* _Work instruction_
From the records below, count the lines holding the string "included". Only the number is wanted.

[Opening Available records section]

--- config.mk ---
export PLATFORM = sky130hd
export DESIGN_NAME = pattern_scan_arb
export DESIGN_NICKNAME = d
export VERILOG_FILES = /design/src/rtl/pattern_scan_arb_pkg.sv /design/src/rtl/seq100_det.sv /design/src/rtl/pattern_scan_arb.sv
export SDC_FILE = /design/constraint.sdc
export NUM_CORES = 1
export LEC_CHECK = 0
export ABC_AREA = 1
export CAP_MARGIN = 20
export CORE_UTILIZATION = 31
export CTS_CLUSTER_DIAMETER = 120
export DETAILED_ROUTE_END_ITERATION = 16
export SYNTH_ARGS = -nofsm -noshare
export SYNTH_HDL_FRONTEND = slang
export SYNTH_SLANG_ARGS = --single-unit
--- constraint.sdc ---
create_clock -name CLK -period 2.15 [get_ports CLK]
set_clock_uncertainty 0.2 [all_clocks]
set_input_delay 0.43 -clock CLK [delete_from_list [all_inputs] [get_ports CLK]]
set_output_delay 0.43 -clock CLK [all_outputs]
set_load 0.005 [all_outputs]
--- src/rtl/pattern_scan_arb_pkg.sv ---
// Shared types and defaults for the pattern scan arbiter and its detector.
package pattern_scan_arb_pkg;

  localparam int W_DEFAULT  = 8;
  localparam int CW_DEFAULT = 4;

  typedef enum logic [1:0] {
    ST_IDLE  = 2'd0,
    ST_SHIFT = 2'd1,
    ST_FLUSH = 2'd2,
    ST_DONE  = 2'd3
  } ctrl_state_t;

  typedef enum logic [1:0] {
    DET_A = 2'd0,
    DET_B = 2'd1,
    DET_C = 2'd2
  } det_state_t;

  // Round-robin grant between two requesters; last = channel served most recently.
  // A lone valid channel always wins; on a tie the channel not last served wins.
  function automatic logic [1:0] rr_grant(input logic v0, input logic v1, input logic last);
    logic [1:0] g;
    if (v0 && v1) begin
      g = last ? 2'b01 : 2'b10;
    end else begin
      g = {v1, v0};
    end
    return g;
  endfunction

endpackage

--- src/rtl/seq100_det.sv ---
// Bit-serial detector: a 1, then a 0, then any run of 1s, then a 0 raises match
// for one cycle. The match output is registered, so it lags the bit by one cycle.
module seq100_det
  import pattern_scan_arb_pkg::*;
(
  input  logic CLK,
  input  logic RST,
  input  logic clr,
  input  logic din,
  output logic match
);

  det_state_t state_r;

  // Detector state walk with registered match; clr restarts the search.
  always_ff @(posedge CLK or posedge RST) begin
    if (RST) begin
      state_r <= DET_A;
      match   <= 1'b0;
    end else if (clr) begin
      state_r <= DET_A;
      match   <= 1'b0;
    end else begin
      case (state_r)
        DET_A: begin
          state_r <= din ? DET_B : DET_A;
          match   <= 1'b0;
        end
        DET_B: begin
          state_r <= din ? DET_B : DET_C;
          match   <= 1'b0;
        end
        DET_C: begin
          if (din) begin
            state_r <= DET_C;
            match   <= 1'b0;
          end else begin
            state_r <= DET_A;
            match   <= 1'b1;
          end
        end
        default: begin
          state_r <= DET_A;
          match   <= 1'b0;
        end
      endcase
    end
  end

endmodule

--- src/rtl/pattern_scan_arb.sv ---
// Two-requester front end sharing one seq100_det: grants a word round-robin,
// shifts it MSB first through the detector, counts matches and holds the result
// until the consumer takes it.
module pattern_scan_arb
  import pattern_scan_arb_pkg::*;
#(
  parameter int W  = W_DEFAULT,
  parameter int CW = CW_DEFAULT
)
(
  input  logic          CLK,
  input  logic          RST,
  input  logic          req0_valid,
  input  logic [W-1:0]  req0_data,
  output logic          req0_ready,
  input  logic          req1_valid,
  input  logic [W-1:0]  req1_data,
  output logic          req1_ready,
  output logic          rsp_valid,
  input  logic          rsp_ready,
  output logic          rsp_id,
  output logic [CW-1:0] rsp_count,
  output logic          busy
);

  localparam int IW = (W > 1) ? $clog2(W) : 1;

  ctrl_state_t   state_r;
  logic [W-1:0]  word_r;
  logic [IW-1:0] idx_r;
  logic [CW-1:0] count_r;
  logic          id_r;
  logic          ptr_r;

  logic [1:0]    grant_s;
  logic          in_idle_s;
  logic          accept_s;
  logic          acc_id_s;
  logic [W-1:0]  acc_data_s;
  logic          din_s;
  logic          match_s;
  logic [CW-1:0] inc_s;

  // Grant, handshake and detector feed; readies are held low while RST is asserted.
  always_comb begin
    grant_s    = rr_grant(req0_valid, req1_valid, ptr_r);
    in_idle_s  = (state_r == ST_IDLE) && !RST;
    req0_ready = in_idle_s && grant_s[0];
    req1_ready = in_idle_s && grant_s[1];
    accept_s   = (req0_valid && req0_ready) || (req1_valid && req1_ready);
    acc_id_s   = req1_valid && req1_ready;
    if (acc_id_s) begin
      acc_data_s = req1_data;
    end else begin
      acc_data_s = req0_data;
    end
    if (state_r == ST_SHIFT) begin
      din_s = word_r[idx_r];
    end else begin
      din_s = 1'b0;
    end
    inc_s = {{(CW-1){1'b0}}, match_s};
  end

  // The detector is cleared on the accept edge so a new word starts from state A.
  seq100_det u_det (
    .CLK   (CLK),
    .RST   (RST),
    .clr   (accept_s),
    .din   (din_s),
    .match (match_s)
  );

  // Controller FSM with registered response and busy outputs.
  always_ff @(posedge CLK or posedge RST) begin
    if (RST) begin
      state_r   <= ST_IDLE;
      word_r    <= {W{1'b0}};
      idx_r     <= IW'(W - 1);
      count_r   <= {CW{1'b0}};
      id_r      <= 1'b0;
      ptr_r     <= 1'b1;
      rsp_valid <= 1'b0;
      rsp_id    <= 1'b0;
      rsp_count <= {CW{1'b0}};
      busy      <= 1'b0;
    end else begin
      case (state_r)
        ST_IDLE: begin
          if (accept_s) begin
            word_r  <= acc_data_s;
            id_r    <= acc_id_s;
            count_r <= {CW{1'b0}};
            idx_r   <= IW'(W - 1);
            busy    <= 1'b1;
            state_r <= ST_SHIFT;
          end else begin
            busy    <= 1'b0;
            state_r <= ST_IDLE;
          end
        end
        ST_SHIFT: begin
          // match here belongs to the previous bit; the last bit's match lands in FLUSH
          count_r <= count_r + inc_s;
          if (idx_r == {IW{1'b0}}) begin
            state_r <= ST_FLUSH;
          end else begin
            idx_r   <= idx_r - {{(IW-1){1'b0}}, 1'b1};
            state_r <= ST_SHIFT;
          end
        end
        ST_FLUSH: begin
          count_r   <= count_r + inc_s;
          rsp_count <= count_r + inc_s;
          rsp_id    <= id_r;
          rsp_valid <= 1'b1;
          state_r   <= ST_DONE;
        end
        ST_DONE: begin
          if (rsp_ready) begin
            rsp_valid <= 1'b0;
            busy      <= 1'b0;
            ptr_r     <= id_r;
            state_r   <= ST_IDLE;
          end else begin
            state_r   <= ST_DONE;
          end
        end
        default: begin
          rsp_valid <= 1'b0;
          busy      <= 1'b0;
          state_r   <= ST_IDLE;
        end
      endcase
    end
  end

endmodule

* After elaboration in Yosys (flattened, before gate mapping)
Cells that the tools add are included.
** Storage, ports and cells
- Bits in registers :: 29
- Input port bits :: 21
- Output and inout port bits :: 9
- Logic and storage cells :: 72
** Cells by class
- Add/sub/neg operators :: 2
- $lt $le $gt $ge :: 1
- Equality and inequality tests :: 8
- Muxes and demuxes :: 27
- Reduce and logical (&&, ||, !) cells :: 22
** Operators by type and width (count)
- $mux W2 :: 7
- $reduce_and A2 Y1 :: 5
- $mux W1 :: 9
- $mux W8 :: 1
- $pmux W2 S4 :: 1
- $pmux W4 S2 :: 1
- $reduce_bool A2 Y1 :: 4
- $eq A2 B2 Y1 const B :: 3
- $logic_and A1 B1 Y1 :: 6
- $mux W3 :: 2
- $ne A2 B2 Y1 const B :: 3
- $pmux W2 S3 :: 1
- $pmux W3 S2 :: 1
- $add A4 B1 Y4 :: 1
- $eq A2 B1 Y1 const B :: 2
- $logic_not A2 Y1 :: 2
- $lt A3 B4 Y1 const B :: 1
- $mux W4 :: 1
- $pmux W1 S2 :: 2
- $bmux W1 S3 :: 1
- $logic_not A3 Y1 :: 1
- $reduce_and A3 Y1 :: 1
- $sub A3 B1 Y3 const B :: 1
- $reduce_or A2 Y1 :: 1
- other kinds (2) :: 2

* Longest topological paths before layout
- Depth in word-level cells :: 7
- Mapped depth :: 11
- Depth with buffers taken out :: 10

* By module
From an unflattened synthesis, not the netlist that was laid out.
** Unflattened totals
- Cells, all modules :: 217
- Area total of the unflattened synthesis :: 1646.6 um2
** By module, submodules not included
- pattern_scan_arb :: instances 1, cells an instance 201, area an instance 1516.5 um2, seq. area each 655.6 um2
- seq100_det :: instances 1, cells an instance 16, area an instance 130.1 um2, seq. area each 75.1 um2

* Worst setup path after synthesis
Ideal clock, no wire load.
- Kind :: flip-flop to output port
- Start :: reg state_r[0]
- End :: out req1_ready
- Arrival time :: 1.116 ns
- Setup slack :: 0.404 ns
- Cell stages (with the launch flop) :: 7
- Cell sequence :: dfrtp_1 -> inv_1 -> ha_1 -> inv_2 -> nor2_4 -> nand3_2 -> clkinv_2
** On the way
- Longest elaborated chain between the ends :: 3
** Ends and longest elaborated chain
- start: declaration :: line pattern_scan_arb.sv:28 : ctrl_state_t state_r;
- start signal: assignment :: line pattern_scan_arb.sv:77 : state_r <= ST_IDLE;
- start signal: assignment :: line pattern_scan_arb.sv:96 : state_r <= ST_SHIFT;
- start signal: assignment :: line pattern_scan_arb.sv:99 : state_r <= ST_IDLE;
- $logic_not A2 Y1 :: line pattern_scan_arb.sv:47 : in_idle_s = (state_r == ST_IDLE) && !RST;
- $logic_and A1 B1 Y1 :: line pattern_scan_arb.sv:47
- $logic_and A1 B1 Y1 :: line pattern_scan_arb.sv:49 : req1_ready = in_idle_s && grant_s[1];
- end: declaration :: line pattern_scan_arb.sv:18 : output logic req1_ready,
No other way between the ends.

* Worst setup path in the final report
- Start :: in req0_valid
- End :: out req1_ready
** On the way
- Longest elaborated chain between the ends :: 3
** Ends and longest elaborated chain
- start: declaration :: line pattern_scan_arb.sv:13 : input logic req0_valid,
- $logic_and A1 B1 Y1 :: line pattern_scan_arb_pkg.sv:24 : if (v0 && v1) begin
- $mux W2 :: line pattern_scan_arb_pkg.sv:24
- $logic_and A1 B1 Y1 :: line pattern_scan_arb.sv:49
No other way between the ends.

==> results_dict.tcl <==
set metrics [dict create \
    power_density_nw_per_um2 1210 \
    max-vdd-ir-drop_uv 450 \
    synth_simple_gate_area_share_pct 24.0 \
    rsz0062_at_grt "false" \
    cts_root_buf "clkbuf_8" \
    drtIter0Drc 47 \
    synth_cells 186 \
    path_class "input pin to primary output" \
    fin_cells 303 \
    clk_pin_slew_ns 0.07 \
    ctsHoldBuffers 0 \
    ant_nets 0 \
    critPathArrivalTime_ns 1.44 \
    fin_tns_setup_ns 0 \
    synth-seq-cells 29 \
    drive_gt1_share_pct 19.9 \
    syn_area_per_cell_um2 8.31 \
    num_rows 25 \
    period_minus_slack_ns 2.07 \
    synth_adder_area_share_pct 7.28 \
    synthMuxAreaShare_pct 0 \
    area_growth_pct 36.7 \
    crit_path_end_kind "primary output" \
    overflow 0 \
    period_share_pct 96.1 \
    dp_hpwl_um 2340 \
    cts_tree "built" \
    syn_nets 216 \
    grt_first_pass_wirelength_um 5420 \
    power.leakage_nw 1.04 \
    io_pins 30 \
    ys_warn_count 0 \
    portBuffers 29 \
    post_drt_wl_per_cell_um 10.1 \
    max_slew_margin_pct 75.7 \
    via_count 1304 \
    fin_util_pct 44.4 \
    drv_cap 0 \
    holdCritPathClass "register to register" \
    netlist_area_um2 1550 \
    setup_violations 0 \
    route.detailed.drc 0 \
    grt_max_degree 30 \
    synth_top_family_by_area "simple AND/OR/NAND/NOR gates" \
    yosys.cell_types.count 24 \
    diodes 0 \
    grt_pass1_vias 1269 \
    dp.cells 292 \
    globalplace.congestion 0.738 \
    required_ns 1.52 \
    run_status "finished clean" \
    cts_made_buffers 5 \
    slew_viol_final 0 \
    fin_nets 265 \
    die_w_um 72.6 \
    postPlaceCellArea_um2 1990 \
    clkLatencyLatePin_ns 0.28 \
    worst_slew_pin_slew_ns 0.364 \
    fin_area_um2 2110 \
    core_um2 4750 \
    wl_um 3050 \
    total_power_w 0.00256 \
    die_area_um2 5280 \
    cts.path.max_buffers 2 \
    grt.total_usage_pct 13.5 \
    antenna_found_initial 0 \
    cp-start-kind "input pin" \
    htree_levels 2 \
    viasPerCell 4.30 \
    fmax_mhz 484 \
    synth-compound-area-share_pct 12.0 \
    crit_fanout 3 \
    drt_pass1_iterations 4 \
    initial_core_util_pct 32.5 \
    hold_viol_final 0 \
    die_y_um 72.6 \
    yosysSeqAreaShare_pct 47.2 \
    synth_xor_area_share_pct 1.70 \
    cts_sinks 29 \
]
[repair_timing]
| action | in CTS | in global routing |
|---|---|---|
| endpoints found under the setup margin | 2 | 2 |
| resized for setup | 6 | 5 |
| setup buffers | 3 | 0 |
| pin swaps | 3 | 2 |
| endpoints found under the hold margin | 0 | 0 |
| gates cloned | 0 | 0 |
[metal layers]
layer / global-route usage [%] / share of wire (%) / vias up
met5: 0 / 0 / -
met4: 7.19 / 2.1 / 0
met3: 2.90 / 2.8 / 8
met2: 23.8 / 48 / 26
met1: 15.3 / 47 / 577
li1: - / - / 693
[cells in the mapped netlist]
cell type	n	area share [%]
a21oi_1	5	1.6
a31oi_1	8	3.2
buf_2	1	0.32
buf_6	1	0.73
clkinv_2	1	0.32
clkinv_4	1	0.57
dfrtp_1	25	40
dfstp_2	4	6.8
ha_1	9	7.3
inv_1	21	5.1
inv_2	3	0.73
nand2_1	53	13
nand2_2	3	1.2
nand3_1	16	5.2
nand3_2	1	0.65
nand4_1	1	0.40
nor2_1	11	2.7
nor2_4	1	0.73
nor3_1	1	0.32
o211ai_1	1	0.49
o21ai_0	10	3.2
o21ai_2	6	3.4
xnor2_1	1	0.57
xor2_1	2	1.1
[stage by stage]
stage / hold WS (ns) / worst slack, ns
6_report: 0.268 / 0.0835
5_1_grt: 0.297 / 0.0150
4_1_cts: 0.274 / 0.00342
3_5_place_dp: 0.254 / -0.224
3_3_place_gp: 0.257 / -0.210
2_1_floorplan: 0.235 / 0.404
[cells by family after synthesis]
family,count (synthesis)
buffers and inverters,28
DFF,29
and+or+nand+nor,87
xor gates and xnor gates,3
adders and majority gates,9
AOI/OAI and AO/OA,30
[power breakdown]
part           leakage [nW]  internal [W]  total, W  switching, W
sequential            0.357      0.000775  0.000891      0.000115
combinational         0.635      0.000551   0.00124      0.000684
clock                0.0450      0.000224  0.000431      0.000208
[cell usage in the layout (no fill, tap or decap), types with 2 or more instances in the layout]
cell / instances
inv_1: 19
nand2_2: 3
xor2_1: 2
o21ai_2: 6
nand3_1: 16
o21ai_0: 10
nand2_1: 53
a31oi_1: 8
a21oi_1: 4
clkdlybuf4s50_1: 27
dfrtp_1: 25
ha_1: 8
nor2_1: 11
buf_4: 14
clkinv_2: 3
inv_2: 5
clkbuf_8: 5
dfstp_2: 4
[state kept, by name, indices dropped and copies added, names as in the netlist]
register	cells
idx_r	3
count_r	4
rsp_count	4
ptr_r	1
state_r	2
busy	1
word_r	8
id_r	1
rsp_id	1
rsp_valid	1
u_det.state_r	2
u_det.match	1
[path summary, 6_finish.rpt]
kind,start,slack [ns],cells past startpoint,endpoint
worst max-delay path,req0_valid,0.08,5,req1_ready
worst min-delay path,u_det.state_r[1]$_DFF_PP0_,0.27,1,u_det.state_r[0]$_DFF_PP0_
worst max register to register,state_r[0]$_DFF_PP0_,0.41,9,idx_r[2]$_DFFE_PP1P_
worst min register to register,u_det.state_r[1]$_DFF_PP0_,0.27,1,u_det.state_r[0]$_DFF_PP0_
max in group asynchronous,RST,1.03,3,ptr_r$_DFFE_PP1P_
min in group asynchronous,RST,0.41,3,state_r[1]$_DFF_PP0_
[final cells by class]
type,count,area [um^2]
Fill cell,500,2640
Sequential cell,29,731
Multi-Input combinational cell,129,712
Timing Repair Buffer,44,400
Inverter,26,104
Tap cell,67,83.8
Clock buffer,6,72.6
Clock inverter,2,10.0
[worst max-delay path: stages]
cell and delay [ns]:
clkdlybuf4s50_1 0.50, nand2_1 0.08, nand3_2 0.10, clkinv_2 0.06
dlygate4sd2_1 0.26
Note: power is estimated with default switching activity, not from simulation.
==> RTL change (same settings) <==
The 4 states of `ctrl_state_t` get a one-hot encoding in 4 bits.
--- a/src/rtl/pattern_scan_arb_pkg.sv
+++ b/src/rtl/pattern_scan_arb_pkg.sv
@@ -4,11 +4,11 @@
   localparam int W_DEFAULT  = 8;
   localparam int CW_DEFAULT = 4;
 
-  typedef enum logic [1:0] {
-    ST_IDLE  = 2'd0,
-    ST_SHIFT = 2'd1,
-    ST_FLUSH = 2'd2,
-    ST_DONE  = 2'd3
+  typedef enum logic [3:0] {
+    ST_IDLE  = 4'b0001,
+    ST_SHIFT = 4'b0010,
+    ST_FLUSH = 4'b0100,
+    ST_DONE  = 4'b1000
   } ctrl_state_t;
 
   typedef enum logic [1:0] {
Function: same outputs for any inputs over 10 cycles, from zero or initial values and one cycle with RST high; not proved beyond that.
==> RTL change against the unedited design <==
- power down 14%
- synthesized area is 2.1% higher
- sequential cell count grew 2
- wire length fell by 2.0%
- combinational power decreased by 40%
- die area up 2.0%
- setup slack gained 0.0070 ns
- final area is 1.0% lower
==> RTL change: results (changes against the unedited design) <==
[finish]
seq_cell_count=31  ; +6.9%
num-nets-final=263  ; -0.75%
multi_input_cells=133  ; +3.1%
buffer_area_share_pct=15.7  ; -3.3 points
non_clock_inverter_count=33  ; +27%
fin_cells=306  ; +0.99%
seqAreaFraction_pct=37.4  ; +2.8 points
syn_to_final_growth_pct=32.5
drive_gt1_share_pct=13.4  ; -6.5 points
clockNetworkAreaShare_pct=5.62  ; +1.7 points
multi_input_area_share_pct=31.1  ; -2.6 points

[worst_setup_path]
cp_slowest_cell=dfstp_2
reg2reg_depth=5  ; -4
cp_slowest_stage_delay_ns=0.56  ; +0.06 ns

[logic_synthesis]
synth_common_cells=nand2_1, inv_1, dfrtp_1, o21ai_0, nand3_1
avgSynthCellArea_sq_um=7.86  ; -5.5%
synthTopCellsByArea=dfrtp_1, nand2_1, dfstp_2
synth_nets=226  ; +4.6%

[placed_design]
dp_slack_ns=-0.220  ; +0.00469 ns
place_area_sq_mm=0.00196  ; -1.6%
routabilityCongestion=0.731  ; -0.91%
placed_cells=298  ; +2.1%
dp_hpwl_mm=2.22  ; -5.3%

[clock_tree]
ctsResizeCount=4  ; -2

[min_path]
hold_path_class=in2async

[global_route]
grt_use_total_pct=13.7  ; +0.20 points
grt_pass1_vias=1302  ; +2.6%

[outcome]
outcome=finished clean

[power_and_ir_drop]
p_leak_nw=1.15  ; +11%

[drt]
dr.first_iter.drc_count=35  ; -26%

[die]
dieWidth_um=73.4  ; +1.0%

[timing]
max_slew_margin_pct=74.0  ; -1.8 points

[RTL change: cell types whose count changed after synthesis, moves of 2 or more]
cell | before | now
a21oi_1 | 5 | 2
a31oi_1 | 8 | 0
ha_1 | 9 | 4
inv_1 | 21 | 30
nand2_1 | 53 | 70
nand2_2 | 3 | 1
nand3_1 | 16 | 12
o21ai_0 | 10 | 16
o21ai_1 | 0 | 7
o21ai_2 | 6 | 0
[RTL change: worst paths after layout]
check | from | to | slack, ns
worst max-delay path | state_r[0] | req1_ready | 0.09
worst min register to register | u_det.state_r[1] | u_det.state_r[0] | 0.25
worst max register to register | idx_r[0] | idx_r[1] | 0.40
min in group CLK | u_det.state_r[1] | u_det.state_r[0] | 0.25
worst min-delay path | RST | state_r[3] | 0.14
max in group asynchronous | RST | idx_r[2] | 1.28
[RTL change: report_power, final]
| group | switching (mW) | total, mW | leakage, nW | internal [mW] |
|---|---|---|---|---|
| registers | 0.103 | 0.876 | 0.398 | 0.773 |
| logic | 0.433 | 0.743 | 0.691 | 0.311 |
| clock network | 0.215 | 0.590 | 0.0612 | 0.374 |
[RTL change: metal layers]
| metal | share of wire [%] | up-vias | track usage [%] |
|---|---|---|---|
| met2 | 46 | 30 | 22.5 |
| met1 | 47 | 564 | 15.9 |
| li1 | - | 695 | - |
| met5 | 0 | - | 0 |
| met4 | 2.4 | 0 | 6.41 |
| met3 | 4.4 | 8 | 4.94 |
[RTL change: cells by family (layout without fill, tap and decap cells)]
| group | Yosys count | after routing | share of synthesized area (%) |
|---|---|---|---|
| buf+inv | 37 | 75 | 9.98 |
| flops | 31 | 31 | 49.5 |
| mux | 1 | 1 | 0.634 |
| xor+xnor | 3 | 3 | 1.66 |
| fa+ha+maj | 4 | 4 | 3.17 |
| simple gates | 100 | 100 | 27.1 |
| compound gates | 25 | 25 | 7.92 |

[Closing Available records section]

* _Solution_
2